File: config.mk
export PLATFORM = sky130hd
export DESIGN_NAME = mac_guard
export DESIGN_NICKNAME = d
export VERILOG_FILES = /design/src/rtl/mac_guard.sv
export SDC_FILE = /design/constraint.sdc
export NUM_CORES = 1
export LEC_CHECK = 0
export CORE_MARGIN = 10
export CORE_UTILIZATION = 35
export CTS_BUF_LIST = sky130_fd_sc_hd__clkbuf_8
export DETAILED_ROUTE_END_ITERATION = 8
export GPL_TIMING_DRIVEN = 0
export PLACE_DENSITY = 0.56
export SETUP_SLACK_MARGIN = 0.5
export SLEW_MARGIN = 25
export SYNTH_ARGS = -nofsm -noshare
export SYNTH_HDL_FRONTEND = slang
export SYNTH_SLANG_ARGS = --single-unit
export TNS_END_PERCENT = 10
File: constraint.sdc
create_clock -name clk -period 5.32 [get_ports clk]
set_input_delay 1.064 -clock clk [delete_from_list [all_inputs] [get_ports clk]]
set_output_delay 1.064 -clock clk [all_outputs]
set_load 0.03 [all_outputs]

-.-.-

_Aim of the exercise_. Write out again exactly the lines that run from the one holding "export LEC_CHECK = 0" through the last line of the data; omit all other lines.

_Answer space_.
export LEC_CHECK = 0
export CORE_MARGIN = 10
export CORE_UTILIZATION = 35
export CTS_BUF_LIST = sky130_fd_sc_hd__clkbuf_8
export DETAILED_ROUTE_END_ITERATION = 8
export GPL_TIMING_DRIVEN = 0
export PLACE_DENSITY = 0.56
export SETUP_SLACK_MARGIN = 0.5
export SLEW_MARGIN = 25
export SYNTH_ARGS = -nofsm -noshare
export SYNTH_HDL_FRONTEND = slang
export SYNTH_SLANG_ARGS = --single-unit
export TNS_END_PERCENT = 10
File: constraint.sdc
create_clock -name clk -period 5.32 [get_ports clk]
set_input_delay 1.064 -clock clk [delete_from_list [all_inputs] [get_ports clk]]
set_output_delay 1.064 -clock clk [all_outputs]
set_load 0.03 [all_outputs]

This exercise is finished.